Keywords: Cultural heritage, (de)colonialism, 3D scanning and printing, media art, digitization,
archaeology, oil

In light of increasing social unrest and wars around the globe, a growing number of not-for-profit organizations and commercial businesses are trying to fill the gaps that befall cultural heritage sites due to bomb strikes and looting. 3D scanning and printing are among the main vehicles to restore cultural heritage by generating detailed copies of an artifact, building or even site. In terms of accessibility and preservation there are undeniable benefits, but in what ways do these technologies affect cultural heritage politics? While commercial businesses profit from selling copyrighted files, or by providing restricted access, several artists’ initiatives try to  counter these practices. Even though they use similar technology, their aim is to empower people by giving them control over their lost heritage. These ‘decolonial’ practices signify a
desire to overcome or resist a colonial conditioning, favoring collaboration and freely sharing over individual and/or monetary gains. In the process, such examples challenge the  conventional meaning of value, which is dictated by the market and based on copyrights around authorship and ownership. Instead what is valued and becomes valuable is belonging to a wider community in which control over (re)use is embedded in the network.

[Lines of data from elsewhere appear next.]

$ cat src/rtl/ps2_key_tracker_if.sv
// Decoded key-event stream between the PS/2 tracker and its consumer.
// Latency: none, this is wiring only.
// Backpressure: the consumer holds evt_ready low to stall; the head entry stays put.
// Ports: evt_valid/evt_data flow from the tracker (master) to the consumer (slave);
//        evt_ready flows back from the consumer.
interface ps2_key_tracker_if;
    logic       evt_valid;
    logic       evt_ready;
    logic [9:0] evt_data;   // {ext, brk, code[7:0]}

    modport master (output evt_valid, output evt_data, input evt_ready);
    modport slave  (input evt_valid, input evt_data, output evt_ready);
endinterface

$ cat src/rtl/ps2_key_tracker.sv
// PS/2 keyboard front-end: sync/filter, 11-bit frame RX, E0/F0/E1 parsing, held-key levels, event FIFO.
// Latency: byte_done at N+1 after the stop-bit edge N, key_held at N+2, evt_valid at N+3 when the FIFO was empty.
// Backpressure: evt_ready low stalls the FIFO head; a push into a full FIFO is dropped with an evt_overflow pulse.
// Ports: clk/rst (async, active low), raw ps2_clk/ps2_data, key_held[NUM_KEYS] levels,
//        frame_err and evt_overflow one-cycle pulses, evt (ready/valid event stream, master side).
module ps2_key_tracker #(
    parameter int NUM_KEYS = 4,
    // Key i lives at KEY_CODES[8*i+:8] and KEY_EXT[i]: key0=W(1D), key1=S(1B), key2=Up(E0 75), key3=Down(E0 72).
    parameter logic [8*NUM_KEYS-1:0] KEY_CODES = {8'h72, 8'h75, 8'h1B, 8'h1D},
    parameter logic [NUM_KEYS-1:0]   KEY_EXT   = 4'b1100,
    parameter int FILTER_LEN     = 8,
    parameter int TIMEOUT_CYCLES = 65000,
    parameter int FIFO_DEPTH     = 4
) (
    input  logic                clk,
    input  logic                rst,
    input  logic                ps2_clk,
    input  logic                ps2_data,
    output logic [NUM_KEYS-1:0] key_held,
    output logic                frame_err,
    output logic                evt_overflow,
    ps2_key_tracker_if.master   evt
);
    localparam int FW = $clog2(FILTER_LEN + 1);
    localparam int TW = $clog2(TIMEOUT_CYCLES + 1);
    localparam int AW = $clog2(FIFO_DEPTH);

    // ---------------- synchronisers and clock filter ----------------
    logic [1:0]    clk_sync_q, dat_sync_q;
    logic          filt_q, filt_prev_q;
    logic [FW-1:0] filt_cnt_q;
    logic          dat_s, fall;

    assign dat_s = dat_sync_q[1];
    assign fall  = filt_prev_q & ~filt_q;

    always_ff @(posedge clk or negedge rst) begin
        if (!rst) begin
            // Idle lines are high; resetting to 1 avoids a false falling edge after reset.
            clk_sync_q  <= 2'b11;
            dat_sync_q  <= 2'b11;
            filt_q      <= 1'b1;
            filt_prev_q <= 1'b1;
            filt_cnt_q  <= '0;
        end else begin
            clk_sync_q  <= {clk_sync_q[0], ps2_clk};
            dat_sync_q  <= {dat_sync_q[0], ps2_data};
            filt_prev_q <= filt_q;
            if (clk_sync_q[1] == filt_q) begin
                filt_cnt_q <= '0;
            end else if (filt_cnt_q == FW'(FILTER_LEN - 1)) begin
                filt_q     <= clk_sync_q[1];
                filt_cnt_q <= '0;
            end else begin
                filt_cnt_q <= filt_cnt_q + 1'b1;
            end
        end
    end

    // ---------------- frame receiver ----------------
    typedef enum logic [1:0] {RX_IDLE, RX_DATA, RX_PAR, RX_STOP} rx_e;
    rx_e           rx_q, rx_d;
    logic [7:0]    shift_q;
    logic [2:0]    bit_cnt_q;
    logic          par_ok_q;
    logic [TW-1:0] tmo_q;
    logic          tmo_hit, rx_ok, rx_err;
    logic          byte_done_q, frame_err_q;

    // An edge landing on the expiry cycle wins over the timeout.
    assign tmo_hit = (rx_q != RX_IDLE) && !fall && (tmo_q == TW'(TIMEOUT_CYCLES - 1));

    always_ff @(posedge clk or negedge rst) begin
        if (!rst) rx_q <= RX_IDLE;
        else      rx_q <= rx_d;
    end

    always_comb begin
        rx_d = rx_q;
        if (tmo_hit) begin
            rx_d = RX_IDLE;
        end else if (fall) begin
            case (rx_q)
                RX_IDLE: if (!dat_s) rx_d = RX_DATA;
                RX_DATA: if (bit_cnt_q == 3'd7) rx_d = RX_PAR;
                RX_PAR:  rx_d = RX_STOP;
                default: rx_d = RX_IDLE;
            endcase
        end
    end

    always_comb begin
        rx_ok  = 1'b0;
        rx_err = 1'b0;
        if (tmo_hit) begin
            rx_err = 1'b1;
        end else if (fall && rx_q == RX_STOP) begin
            rx_ok  = dat_s & par_ok_q;
            rx_err = ~(dat_s & par_ok_q);
        end
    end

    always_ff @(posedge clk or negedge rst) begin
        if (!rst) begin
            shift_q     <= '0;
            bit_cnt_q   <= '0;
            par_ok_q    <= 1'b0;
            tmo_q       <= '0;
            byte_done_q <= 1'b0;
            frame_err_q <= 1'b0;
        end else begin
            tmo_q       <= (rx_q == RX_IDLE || fall) ? '0 : tmo_q + 1'b1;
            byte_done_q <= rx_ok;
            frame_err_q <= rx_err;
            if (fall && rx_q == RX_IDLE) bit_cnt_q <= '0;
            if (fall && rx_q == RX_DATA) begin
                shift_q   <= {dat_s, shift_q[7:1]};
                bit_cnt_q <= bit_cnt_q + 1'b1;
            end
            // Odd parity: data plus parity bit must carry an odd number of ones.
            if (fall && rx_q == RX_PAR) par_ok_q <= ^{shift_q, dat_s};
        end
    end

    // ---------------- prefix parser ----------------
    typedef enum logic [2:0] {P_BASE, P_EXT, P_BRK, P_EXT_BRK, P_SKIP} ps_e;
    ps_e        ps_q, ps_d;
    logic [2:0] skip_q, skip_d;
    logic       ev_vld, ev_ext, ev_brk;
    logic       is_ctrl;

    assign is_ctrl = (shift_q == 8'hAA) || (shift_q == 8'hFA) || (shift_q == 8'hEE) ||
                     (shift_q == 8'hFE) || (shift_q == 8'h00) || (shift_q == 8'hFF);

    always_ff @(posedge clk or negedge rst) begin
        if (!rst) begin
            ps_q   <= P_BASE;
            skip_q <= '0;
        end else begin
            ps_q   <= ps_d;
            skip_q <= skip_d;
        end
    end

    always_comb begin
        ps_d   = ps_q;
        skip_d = skip_q;
        if (frame_err_q) begin
            ps_d = P_BASE;
        end else if (byte_done_q) begin
            case (ps_q)
                P_BASE: begin
                    if (shift_q == 8'hE0)      ps_d = P_EXT;
                    else if (shift_q == 8'hF0) ps_d = P_BRK;
                    else if (shift_q == 8'hE1) begin
                        // Pause: E1 plus seven more bytes that carry no key information.
                        ps_d   = P_SKIP;
                        skip_d = 3'd7;
                    end
                end
                P_EXT:   ps_d = (shift_q == 8'hF0) ? P_EXT_BRK : P_BASE;
                P_SKIP: begin
                    skip_d = skip_q - 1'b1;
                    if (skip_q == 3'd1) ps_d = P_BASE;
                end
                default: ps_d = P_BASE;
            endcase
        end
    end

    always_comb begin
        ev_vld = 1'b0;
        ev_ext = 1'b0;
        ev_brk = 1'b0;
        if (byte_done_q) begin
            case (ps_q)
                P_BASE: ev_vld = !is_ctrl && shift_q != 8'hE0 && shift_q != 8'hF0 && shift_q != 8'hE1;
                P_EXT: begin
                    ev_vld = shift_q != 8'hE0 && shift_q != 8'hF0 && shift_q != 8'hE1;
                    ev_ext = 1'b1;
                end
                P_BRK: begin
                    ev_vld = 1'b1;
                    ev_brk = 1'b1;
                end
                P_EXT_BRK: begin
                    ev_vld = 1'b1;
                    ev_brk = 1'b1;
                    ev_ext = 1'b1;
                end
                default: ev_vld = 1'b0;
            endcase
        end
    end

    // ---------------- held keys, typematic suppression, event staging ----------------
    logic [NUM_KEYS-1:0] key_held_q, key_held_d;
    logic [8:0]          sup_key_q;
    logic                sup_vld_q, dup;
    logic                ev_push_q;
    logic [9:0]          ev_dat_q;

    assign dup = sup_vld_q && (sup_key_q == {ev_ext, shift_q});

    always_comb begin
        key_held_d = key_held_q;
        for (int i = 0; i < NUM_KEYS; i++) begin
            if (ev_vld && {ev_ext, shift_q} == {KEY_EXT[i], KEY_CODES[8*i +: 8]})
                key_held_d[i] = ~ev_brk;
        end
    end

    always_ff @(posedge clk or negedge rst) begin
        if (!rst) begin
            key_held_q <= '0;
            sup_key_q  <= '0;
            sup_vld_q  <= 1'b0;
            ev_push_q  <= 1'b0;
            ev_dat_q   <= '0;
        end else begin
            key_held_q <= key_held_d;
            // Auto-repeat makes of the key last reported are not queued again until it is released.
            ev_push_q  <= ev_vld && (ev_brk || !dup);
            ev_dat_q   <= {ev_ext, ev_brk, shift_q};
            if (ev_vld && !ev_brk && !dup) begin
                sup_key_q <= {ev_ext, shift_q};
                sup_vld_q <= 1'b1;
            end else if (ev_vld && ev_brk && dup) begin
                sup_vld_q <= 1'b0;
            end
        end
    end

    // ---------------- event FIFO ----------------
    logic [9:0]    mem_q [FIFO_DEPTH];
    logic [AW-1:0] wr_q, rd_q;
    logic [AW:0]   cnt_q;
    logic          fifo_vld, full, pop, do_push, ovf_q;

    assign fifo_vld = (cnt_q != '0);
    assign full     = (cnt_q == (AW + 1)'(FIFO_DEPTH));
    assign pop      = fifo_vld && evt.evt_ready;
    assign do_push  = ev_push_q && (!full || pop);

    always_ff @(posedge clk) begin
        if (do_push) mem_q[wr_q] <= ev_dat_q;
    end

    always_ff @(posedge clk or negedge rst) begin
        if (!rst) begin
            wr_q  <= '0;
            rd_q  <= '0;
            cnt_q <= '0;
            ovf_q <= 1'b0;
        end else begin
            ovf_q <= ev_push_q && full && !pop;
            if (do_push) wr_q <= wr_q + 1'b1;
            if (pop)     rd_q <= rd_q + 1'b1;
            case ({do_push, pop})
                2'b10:   cnt_q <= cnt_q + 1'b1;
                2'b01:   cnt_q <= cnt_q - 1'b1;
                default: cnt_q <= cnt_q;
            endcase
        end
    end

    assign key_held      = key_held_q;
    assign frame_err     = frame_err_q;
    assign evt_overflow  = ovf_q;
    assign evt.evt_valid = fifo_vld;
    assign evt.evt_data  = fifo_vld ? mem_q[rd_q] : 10'h000;
endmodule

$ cat src/flat_wrapper.sv
// flat-port wrapper written by rule: the top's interface ports become plain ports
module ps2_key_tracker_flat 
#(
    parameter int NUM_KEYS = 4,
                                                                                                                 
    parameter logic [8*NUM_KEYS-1:0] KEY_CODES = {8'h72, 8'h75, 8'h1B, 8'h1D},
    parameter logic [NUM_KEYS-1:0]   KEY_EXT   = 4'b1100,
    parameter int FILTER_LEN     = 8,
    parameter int TIMEOUT_CYCLES = 65000,
    parameter int FIFO_DEPTH     = 4
)
  (clk, rst, ps2_clk, ps2_data, key_held, frame_err, evt_overflow, evt_evt_valid, evt_evt_data, evt_evt_ready);
  ps2_key_tracker_if evt_i ();
  input  logic clk;
  input  logic rst;
  input  logic ps2_clk;
  input  logic ps2_data;
  output logic [NUM_KEYS-1:0] key_held;
  output logic frame_err;
  output logic evt_overflow;
  output wire logic [$bits(evt_i.evt_valid)-1:0] evt_evt_valid;
  output wire logic [$bits(evt_i.evt_data)-1:0] evt_evt_data;
  input wire logic [$bits(evt_i.evt_ready)-1:0] evt_evt_ready;
  assign evt_evt_valid = evt_i.evt_valid;
  assign evt_evt_data = evt_i.evt_data;
  assign evt_i.evt_ready = evt_evt_ready;
  ps2_key_tracker #(.NUM_KEYS(NUM_KEYS), .KEY_CODES(KEY_CODES), .KEY_EXT(KEY_EXT), .FILTER_LEN(FILTER_LEN), .TIMEOUT_CYCLES(TIMEOUT_CYCLES), .FIFO_DEPTH(FIFO_DEPTH)) u_core (.clk(clk), .rst(rst), .ps2_clk(ps2_clk), .ps2_data(ps2_data), .key_held(key_held), .frame_err(frame_err), .evt_overflow(evt_overflow), .evt(evt_i));
endmodule
$ cat config.mk
export PLATFORM = sky130hd
export DESIGN_NAME = ps2_key_tracker_flat
export DESIGN_NICKNAME = d
export VERILOG_FILES = /design/src/rtl/ps2_key_tracker_if.sv /design/src/rtl/ps2_key_tracker.sv /design/src/flat_wrapper.sv
export SDC_FILE = /design/constraint.sdc
export NUM_CORES = 1
export LEC_CHECK = 0
export CORE_MARGIN = 5
export CORE_UTILIZATION = 60
export DETAILED_ROUTE_END_ITERATION = 8
export HOLD_SLACK_MARGIN = 0.03
export PLACE_DENSITY_LB_ADDON = 0.2
export SLEW_MARGIN = 20
export SYNTH_ARGS = -nofsm -noshare
export SYNTH_HDL_FRONTEND = slang
export SYNTH_SLANG_ARGS = --single-unit
export TNS_END_PERCENT = 5
$ cat constraint.sdc
create_clock -name clk -period 2.45 [get_ports clk]
set_input_delay 0.49 -clock clk [delete_from_list [all_inputs] [get_ports clk]]
set_output_delay 0.49 -clock clk [all_outputs]
set_load 0.05 [all_outputs]
==> flow_summary.ini, run 1 <==
[status]
outcome = complete, no violations

[sta]
fin_hold_ws_ns = 0.3552
sum_of_negative_setup_slack_ns = 0
timing_hold_violations_final = 0
setup_viol_count_final = 0
maxSlewHeadroom_pct = 62.85
worst_margin_pin_slew_ns = 0.5495
clock.fmax_ghz = 0.4161
post-route-period-util_pct = 98.09
final-max-slew-violation-count = 0
rsz0062_at_grt = yes
timing.final.ws_setup_ns = 0.04676
min_period_ns = 2.403
finClkSkew_ns = 0.009257

[detailed_routing]
number_of_nets_with_antenna_violations_after_detailed_routing = 0
initialDrtViolationCount = 144
drt_pass1_iterations = 4
vias_after_detailed_routing = 3197
wl_mm = 9.347
routed_length_per_placed_instance_um = 16.20
remaining_drc_errors = 0
via_per_inst = 5.541

[job]
drv.max_cap_violation_count = 0

[synthesis]
ys_seq_area_share_pct = 60.55
synth.ff_latch_count = 121
synthesis.area_per_instance_um2 = 13.00
yosysUniqueCellTypes = 44
yosys_most_used_dff = dfrtp_1
synth_async_sr_flop_share_pct = 66.94
post_synth_inst_count = 411
postSynthNetCount = 432
synth_edf_count = 40
synthesis.area_um2 = 5344
yosys_warnings = 0

[critical_path]
crit_path_max_fanout = 5
worst_ep_required_time_ns = 1.96
crit_arrival_ns = 1.91
setup.worst_path.class = register to output pin
critPathLaunchType = register
cp-end-kind = output pin

[placed_design]
io_buffer_count = 21
dpl_worst_slack_ns = -0.07331
dpl.hpwl_mm = 6.256
gp_congestion = 0.8434
placedInstanceArea_um2 = 5742

[final_layout]
flow.area_growth_from_synthesis_pct = 19.32
layout.cells.most_common_list = 73 x dfrtp_1, 40 x edfxtp_1, 30 x nor2_1, 22 x nand2_1, 21 x mux2_2
num-nets-final = 477
num_antenna_cells = 0
final_layout_size_suffix_gt1_share_pct = 23.24
n_fill_cell = 557
design_area_um2 = 6376
layout_commonest_cell = dfrtp_1

[power_and_ir_drop]
p_switching_mw = 2.034
power_per_cell_area_nw_per_um2 = 1023
share_comb_of_total_power_pct = 26.8
switching_part_of_the_total_pct = 31.18
p_clk_share_pct = 33.7
total_power_mw = 6.522
cellLeakagePower_nw = 2.794
p_seq_share_pct = 39.5
ir_drop_mv = 0.6732
cell_internal_pwr_mw = 4.488

[clock_tree]
root_buffer = clkbuf_8
cts_num_sinks = 121
clock_tree.buffer_depth = 2
clock_tree.htree_level_count = 4
clk-insertion-delay-late_ns = 0.51
tritoncts_clock_tree = done
clk_pin_slew_worst_paths_ns = 0.05
cts_made_buffers = 17

[grt]
grt_start_max_net_pins = 44
wire_length_of_the_first_global_routing_pass_mm = 15.91
grt_overflow_total = 0
grt_use_total_pct = 18.31
first_global_vias = 3260
grt_antenna_before_repair = 0

[floorplanning]
floorplan.die.height_um = 104.4
fp-row-count = 34
design.core.area_um2 = 8721
die_area_um2 = 10890
floorplan.initialDensity_pct = 61.28
design.portCount = 22
die-width_um = 104.4

[worst_hold_path]
hp-class = register to register
[per-stage QoR]
stage                     std cells  util (%)
after floorplan                 411         -
after global placement          542     65.84
after detailed placement        542     65.84
after CTS                       575     72.30
after global routing            577     73.11
final                           577     73.11
[power by group through the flow]
stage,registers [mW],logic (mW),clock network (mW)
after floorplan,2.48,1.27,0
after global placement,2.58,1.59,0
after detailed placement,2.59,1.63,0
after CTS,2.57,1.65,2.25
after global routing,2.61,1.91,2.35
final,2.58,1.75,2.20
[what timing repair did]
action | 4_1_cts | 5_1_grt
hold buffers | 1 | 0
gates resized for setup | 6 | 12
pin swaps | 0 | 0
setup buffers | 0 | 1
endpoints found under the hold margin | 32 | 0
gates cloned | 0 | 1
setup endpoints to repair | 11 | 9
[cells in the mapped netlist, types with 2 or more instances]
cell type / count / share of area, %
mux2_2: 21 / 4.4
o22a_1: 2 / 0.33
o21a_1: 3 / 0.42
clkbuf_1: 13 / 0.91
dfstp_2: 6 / 3.0
mux4_2: 10 / 4.2
or3b_2: 2 / 0.33
and3_1: 6 / 0.70
a32o_1: 3 / 0.56
and2_1: 17 / 2.0
ha_1: 15 / 3.5
nand4_1: 7 / 0.82
inv_1: 18 / 1.3
nor3_1: 10 / 0.94
nor2b_1: 7 / 0.82
xor2_1: 19 / 3.1
xnor2_1: 19 / 3.1
nand3_1: 18 / 1.7
o21ai_0: 11 / 1.0
a21oi_1: 4 / 0.37
a31oi_1: 2 / 0.23
buf_1: 2 / 0.14
nor4_1: 5 / 0.59
or3_1: 3 / 0.35
nand2_1: 22 / 1.5
a21boi_0: 2 / 0.28
edfxtp_1: 40 / 22
and4_1: 2 / 0.33
dfrtp_1: 75 / 35
nand3b_1: 2 / 0.28
nor4b_1: 3 / 0.49
nor2_1: 30 / 2.1
[kinds of logic after synthesis]
family,share of synthesized area [%]
buffers and inverters,2.529
AND/OR/NAND/NOR,14.03
multiplexers,8.827
flip-flops,60.55
adder cells (fa/ha/maj),3.887
AO/OA/AOI/OAI,3.957
XOR/XNOR,6.228
[final cells by class]
type / instances / area (um^2) / share of cell area (%)
multi-input combinational: 256 / 1981 / 31.06
inverter: 18 / 67.56 / 1.060
clock inverter: 13 / 105.1 / 1.648
tap: 108 / 135.1 / 2.119
sequential: 121 / 3238 / 50.78
timing repair buffer: 42 / 417.9 / 6.554
clock buffer: 19 / 431.7 / 6.770
[state kept, by name (all words and copies together), names as in the netlist]
register	cells
u_core.shift_q	8
u_core.dat_sync_q	2
u_core.byte_done_q	1
u_core.sup_key_q	9
u_core.skip_q	3
u_core.filt_cnt_q	4
u_core.ev_dat_q	10
u_core.par_ok_q	1
u_core.mem_q	40
u_core.key_held	4
u_core.filt_prev_q	1
u_core.clk_sync_q	2
u_core.evt_overflow	1
u_core.tmo_q	16
u_core.ev_push_q	1
u_core.wr_q	2
u_core.sup_vld_q	1
u_core.filt_q	1
u_core.frame_err	1
u_core.bit_cnt_q	3
u_core.rx_q	2
u_core.cnt_q	3
u_core.ps_q	3
u_core.rd_q	2
[critical path: stages (launching register included)]
cell and delay, ns:
dfrtp_2 0.41, clkbuf_16 0.17, mux4_2 0.51, and2_4 0.18, buf_6 0.14
[worst paths after layout]
| check | startpoint | endpoint | slack [ns] | cells past startpoint |
|---|---|---|---|---|
| max in group asynchronous | rst | u_core.rd_q[0] | 1.35 | 3 |
| worst min-delay path | u_core.clk_sync_q[0] | u_core.clk_sync_q[1] | 0.36 | 0 |
| worst max register to register | u_core.shift_q[2] | u_core.sup_key_q[7] | 0.21 | 5 |
| worst min register to register | u_core.clk_sync_q[0] | u_core.clk_sync_q[1] | 0.36 | 0 |
| worst max-delay path | u_core.rd_q[0] | evt_evt_data[5] | 0.05 | 4 |
| min in group asynchronous | rst | u_core.tmo_q[7] | 0.49 | 2 |
[layer usage]
metal | track usage [%] | vias to the layer above | part of all wire (%)
met1 | 23.47 | 1586 | 45
met2 | 30.14 | 57 | 51
met4 | 6.383 | 0 | 0.83
met5 | 0 | - | 0
li1 | - | 1548 | -
met3 | 4.904 | 6 | 3.1
No activity file was read; power rests on OpenSTA's default activity.
==> run 2, diff against run 1 <==
Settings changed: CTS_CLUSTER_DIAMETER set to 120, REMOVE_ABC_BUFFERS set to 1.
==> run 2 against run 1 <==
Compared with the run above: clock skew fell by 0.0037 ns; sequential share of layout area fell by 0.30 points; flip-flop and latch count stayed put; setup slack lost 0.010 ns; die area stayed put; first-iteration DRC count is 2.1% lower; critical path depth is the same; via count increased by 0.69%; critical path type unchanged.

  • Annet Dekker is Assistant Professor Media Studies: Archival and Information Studies at the University of Amsterdam and Visiting Professor and co-director of the Centre for the Study of the Networked Image at London South Bank University. She has been deeply embedded in research in the fields of digital archiving, conservation, curation and digital art. Her  research focuses on the influence of technology, science and popular culture on art and vice versa. More recently her attention shifted to the conservation and archiving of digital art and networked cultures. Recent publications are Collecting and Conserving Net Art (Routledge 2018) and Lost and Living (in) Archives (Valiz 2017).